Tuesday 16 September 2025
A new approach to predicting risk of disease has been developed, one that takes into account both common and rare genetic variants. The research, published in a leading genetics journal, uses a method called collapsing receiver operating characteristic (CROC) to improve the accuracy of risk prediction models.
For years, researchers have relied on common genetic variants to predict an individual’s risk of developing certain diseases. However, with the advent of next-generation sequencing technology, which allows for the rapid identification of millions of genetic variants, scientists are now able to study rare genetic variants as well. These rare variants can be just as important in determining disease risk as common ones.
The problem is that traditional methods of analyzing genetic data don’t account for these rare variants very well. They’re often ignored or lumped together with more common variants, which can lead to inaccurate predictions.
That’s where the CROC method comes in. By collapsing rare variants into pseudo-common variants and then analyzing them alongside common ones, researchers are able to get a more complete picture of an individual’s genetic makeup and its relationship to disease risk.

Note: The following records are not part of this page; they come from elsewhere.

What follows belongs to an exercise in optimizing a design on an open flow for small area, a short achievable clock period and few clock cycles per item; a production flow would make more cautious choices.
At most, simulation tests tie the RTL to the original design; equivalence was not proved.

## lane 1
// sha256
module sha256 (Clk, Reset, Start, Chunk, Digest, DigestReady);
clock: 10.0 ns
lec_check: 0
abc_clock_period_in_ps: 3000
cap_margin: 20
core_margin: 2
core_utilization: 40
setup_slack_margin: 0
slew_margin: 20
run.sh (not shown) runs the stock make flow with config.mk's settings and CLKGATE_MAP_FILE= SYNTH_SCRIPT=/design/flow/synth_recipe.tcl, a recipe that flattens the netlist after the stock synthesis.
Lane 1 finished all stages; the layout is clean.
Input-level comparison between lane 2 and lane 1:
Settings: swapping 0 for 5 in SETUP_SLACK_MARGIN.
==> flow/flow/run.sh (new file) <==
#!/bin/bash
# The standard layout (the standard.sh), with the port buffers inserted
# before placement made from the smallest buffer instead of the resizer's
# default pick. Everything else is the standard ORFS flow.
set -euo pipefail
bash standard.sh "BUFFER_PORTS_ARGS=-buffer_cell sky130_fd_sc_hd__buf_1" finish > standard_flow.log 2>&1
==> flow/standard.sh (new file) <==
#!/bin/bash
# synth_recipe.tcl (not shown) runs the flow's synth.tcl, then flattens the netlist and writes it again
# the make line also repeats each setting of config.mk as NAME=value (left out here)
make -C /OpenROAD-flow-scripts/flow DESIGN_CONFIG=/design/flow/config.mk WORK_HOME=/design/flow/orfs CLKGATE_MAP_FILE= SYNTH_SCRIPT=/design/flow/synth_recipe.tcl "${@:-finish}"
removed: flow/run.sh
==> comparison <==
Lane 2 completed every stage of the flow, and the final layout passed the timing, DRC and antenna checks.
Relative to lane 1, the via count of lane 2 is higher by 2258.
Going from lane 1 to lane 2, utilization shrinks by 0.16 points.
Looking only at critical path depth in cells, and setting everything else aside, the higher value of lane 1 and lane 2 goes to lane 1.
On post-route minimum period, the higher figure sits with lane 1, not lane 2.
The post-route fraction of the period consumed by the critical path of lane 2 is lower than that of lane 1.
On die area, lane 1 and lane 2 are neck and neck.
The fmax in lane 2 is 1.17 times that in lane 1.
In lane 2, the pin count of the biggest net entering global routing came out 48 below the value in lane 1.
Clock latency on the worst-skew pair in lane 2 is 0.03 ns above lane 1.
Lane 2 against lane 1: number of antenna violations at the first check in global routing shrank by 11, wire length of the first global-routing pass up 2.1%.
The following lists how lane 3 was set up differently from lane 2:
==> flow/run.sh (new file) <==
#!/bin/bash
# synth_recipe.tcl (not shown) runs the flow's synth.tcl, then flattens the netlist and writes it again
# the make line also repeats each setting of config.mk as NAME=value (left out here)
make -C /OpenROAD-flow-scripts/flow DESIGN_CONFIG=/design/flow/config.mk WORK_HOME=/design/flow/orfs CLKGATE_MAP_FILE= SYNTH_SCRIPT=/design/flow/synth_recipe.tcl finish
removed: flow/flow/run.sh
removed: flow/standard.sh
### Flow results
From lane 2 to lane 3 the numbers moved as follows: clock-buffer cell count rose about 10%; final core area utilization rose by 3.1 points; number of vias after detailed routing dropped about 0.8%; non-clock buffer count decreased 42; post-placement setup slack picked up an extra 0.027 ns.
From an optimization exercise on the open Yosys and OpenROAD flow, aimed at small area and a short achievable clock period; shortcuts taken in it are not production practice.
The flow treats the clock pin as an ideal source, which a real chip does not have.

v3:
==> flow/design.v <==
module fir_cpa #(parameter N = 18) (
    input wire [N-1:0] a,
    input wire [N-1:0] b,
    output wire [N-1:0] s
);
    localparam integer M = (N + 1) / 2;                  
    localparam integer TOP = (M > 1) ? (1 << ($clog2(M) - 1)) : 1;
    reg [N-1:0] g, p;
    reg [M-1:0] pg, pp;   
    reg [N:0] c;          
    integer d, i, k;
    always @(*) begin
        g = a & b;
        p = a ^ b;
        for (k = 0; k < M; k = k + 1)
            if (2 * k + 1 < N) begin
                pg[k] = g[2*k+1] | (p[2*k+1] & g[2*k]);
                pp[k] = p[2*k+1] & p[2*k];
            end else begin
                pg[k] = g[2*k];
                pp[k] = p[2*k];
            end
        for (d = 1; d < M; d = d * 2)
            for (k = 2 * d - 1; k < M; k = k + 2 * d) begin
                pg[k] = pg[k] | (pp[k] & pg[k-d]);
                pp[k] = pp[k] & pp[k-d];
            end
        for (d = TOP; d >= 1; d = d / 2)
            for (k = 3 * d - 1; k < M; k = k + 2 * d) begin
                pg[k] = pg[k] | (pp[k] & pg[k-d]);
                pp[k] = pp[k] & pp[k-d];
            end
        c = {(N+1){1'b0}};
        c[1] = g[0];
        for (k = 0; 2 * k + 2 <= N; k = k + 1)
            c[2*k+2] = pg[k];
        for (i = 2; i < N; i = i + 2)
            c[i+1] = g[i] | (p[i] & (g[i-1] | (p[i-1] & g[i-2])))
                   | (p[i] & p[i-1] & p[i-2] & c[i-2]);
    end
    assign s = p ^ c[N-1:0];
endmodule
module fir_filter_top #(
    parameter WIDTH = 16,
    parameter TAPS = 8,
    parameter COEFF_SUM = 20
) (
    input wire clk,
    input wire rst,
    input wire signed [WIDTH-1:0] x_in,
    output wire signed [WIDTH+3:0] y_out_raw,
    output wire signed [WIDTH+3:0] y_out
);
    function [5:0] dstep(input [4:0] r, input b);
        begin
            dstep[5] = r[3] | r[4] | (r[2] & b);
            dstep[0] = b ? r[2] : r[0];
            dstep[1] = b ? r[0] : r[3];
            dstep[2] = b ? r[3] : r[1];
            dstep[3] = b ? r[1] : r[4];
            dstep[4] = b ? r[4] : r[2];
        end
    endfunction
    reg signed [15:0] xh [0:2];    
    reg signed [17:0] t;           
    reg signed [17:0] bh [0:4];    
    reg [17:0] bn5;                
    wire [17:0] tx0 = {{2{xh[0][15]}}, xh[0]};
    wire [17:0] tx1 = {{2{xh[1][15]}}, xh[1]};
    wire [17:0] tx2 = {{2{xh[2][15]}}, xh[2]};
    wire [17:0] ta_s = tx0 ^ tx1 ^ tx2;
    wire [17:0] ta_c = (tx0 & tx1) | (tx0 & tx2) | (tx1 & tx2);
    wire [17:0] tsum, bsum;
    fir_cpa #(.N(18)) t_add (.a(ta_s), .b({ta_c[16:0], 1'b0}), .s(tsum));
    fir_cpa #(.N(18)) b_add (.a(tx0), .b(t), .s(bsum));
    integer i;
    always @(posedge clk or posedge rst) begin
        if (rst) begin
            for (i = 0; i < 3; i = i + 1) xh[i] <= 16'sd0;
            t <= 18'd0;
            for (i = 0; i < 5; i = i + 1) bh[i] <= 18'd0;
            bn5 <= {18{1'b1}};
        end else begin
            xh[0] <= x_in;
            for (i = 1; i < 3; i = i + 1) xh[i] <= xh[i-1];
            t <= tsum;
            bh[0] <= bsum;
            for (i = 1; i < 5; i = i + 1) bh[i] <= bh[i-1];
            bn5 <= ~bh[4];
        end
    end
    reg signed [19:0] s2, s1, yraw;
    wire [19:0] sa_x = s2;
    wire [19:0] sa_y = {{2{bh[0][17]}}, bh[0]};
    wire [19:0] sa_z = {{2{bn5[17]}}, bn5};
    wire [19:0] sa_s = sa_x ^ sa_y ^ sa_z;
    wire [19:0] sa_c = (sa_x & sa_y) | (sa_x & sa_z) | (sa_y & sa_z);
    wire [19:0] snext;
    fir_cpa #(.N(20)) s_add (.a(sa_s), .b({sa_c[18:0], 1'b1}), .s(snext));
    always @(posedge clk or posedge rst) begin
        if (rst) begin
            s2 <= 20'sd0;
            s1 <= 20'sd0;
            yraw <= 20'sd0;
        end else begin
            s2 <= snext;
            s1 <= s2;
            yraw <= s1;
        end
    end
    localparam SPLIT = 8;
    reg [4:0] ra [0:SPLIT];
    reg [SPLIT-1:0] qa;
    reg [5:0] ta;
    integer ka;
    always @(*) begin
        case (s2[19:18])
            2'b00:   ra[0] = 5'b00001;   
            2'b01:   ra[0] = 5'b00010;   
            2'b10:   ra[0] = 5'b01000;   
            default: ra[0] = 5'b10000;   
        endcase
        for (ka = 0; ka < SPLIT; ka = ka + 1) begin
            ta = dstep(ra[ka], s2[17-ka]);
            qa[SPLIT-1-ka] = ta[5];
            ra[ka+1] = ta[4:0];
        end
    end
    reg [SPLIT-1:0] qh;
    reg [4:0] rh;
    always @(posedge clk or posedge rst) begin
        if (rst) begin
            qh <= {SPLIT{1'b0}};
            rh <= 5'b00001;
        end else begin
            qh <= qa;
            rh <= ra[SPLIT];
        end
    end
    reg [4:0] rb [SPLIT:16];
    reg [15-SPLIT:0] qb;
    reg [5:0] tb;
    integer kb;
    always @(*) begin
        rb[SPLIT] = rh;
        for (kb = SPLIT; kb < 16; kb = kb + 1) begin
            tb = dstep(rb[kb], s1[17-kb]);
            qb[15-kb] = tb[5];
            rb[kb+1] = tb[4:0];
        end
    end
    wire inc = s1[19] & ((|s1[1:0]) | ~rb[16][0]);
    wire [15:0] fq = {qh, qb};
    wire [3:0] nib_ones = {&fq[15:12], &fq[11:8], &fq[7:4], &fq[3:0]};
    wire [3:0] nib_c = {inc & nib_ones[0] & nib_ones[1] & nib_ones[2],
                        inc & nib_ones[0] & nib_ones[1], inc & nib_ones[0], inc};
    wire [15:0] cy;
    assign cy[0] = nib_c[0];
    assign cy[1] = nib_c[0] & fq[0];
    assign cy[2] = nib_c[0] & fq[0] & fq[1];
    assign cy[3] = nib_c[0] & fq[0] & fq[1] & fq[2];
    assign cy[4] = nib_c[1];
    assign cy[5] = nib_c[1] & fq[4];
    assign cy[6] = nib_c[1] & fq[4] & fq[5];
    assign cy[7] = nib_c[1] & fq[4] & fq[5] & fq[6];
    assign cy[8] = nib_c[2];
    assign cy[9] = nib_c[2] & fq[8];
    assign cy[10] = nib_c[2] & fq[8] & fq[9];
    assign cy[11] = nib_c[2] & fq[8] & fq[9] & fq[10];
    assign cy[12] = nib_c[3];
    assign cy[13] = nib_c[3] & fq[12];
    assign cy[14] = nib_c[3] & fq[12] & fq[13];
    assign cy[15] = nib_c[3] & fq[12] & fq[13] & fq[14];
    wire [15:0] q = fq ^ cy;
    reg [15:0] ydiv;
    always @(posedge clk or posedge rst) begin
        if (rst) ydiv <= 16'd0;
        else     ydiv <= q;
    end
    assign y_out_raw = yraw;
    assign y_out = {{4{ydiv[15]}}, ydiv};
endmodule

In a test using simulated data from the Genetic Analysis Workshop 17, the CROC method was shown to be more accurate than traditional methods. When applied to real-world data, it could potentially lead to improved diagnosis and treatment of diseases.
One of the key advantages of the CROC method is that it’s able to account for bidirectional effects between genetic variants. This means that it can take into account how different genetic variants interact with each other to influence disease risk.
The researchers behind the study say that their approach could be particularly useful in fields such as medicine, where accurate prediction of disease risk is crucial for making informed treatment decisions. They also suggest that it could be used to identify individuals who are at high risk of developing a particular disease, even if they don’t have any symptoms yet.
While more research is needed to fully understand the potential of the CROC method, its developers are optimistic about its future impact on our understanding and prediction of genetic diseases.
Cite this article: “New Approach to Predicting Disease Risk Takes into Account Both Common and Rare Genetic Variants”, The Science Archive, 2025.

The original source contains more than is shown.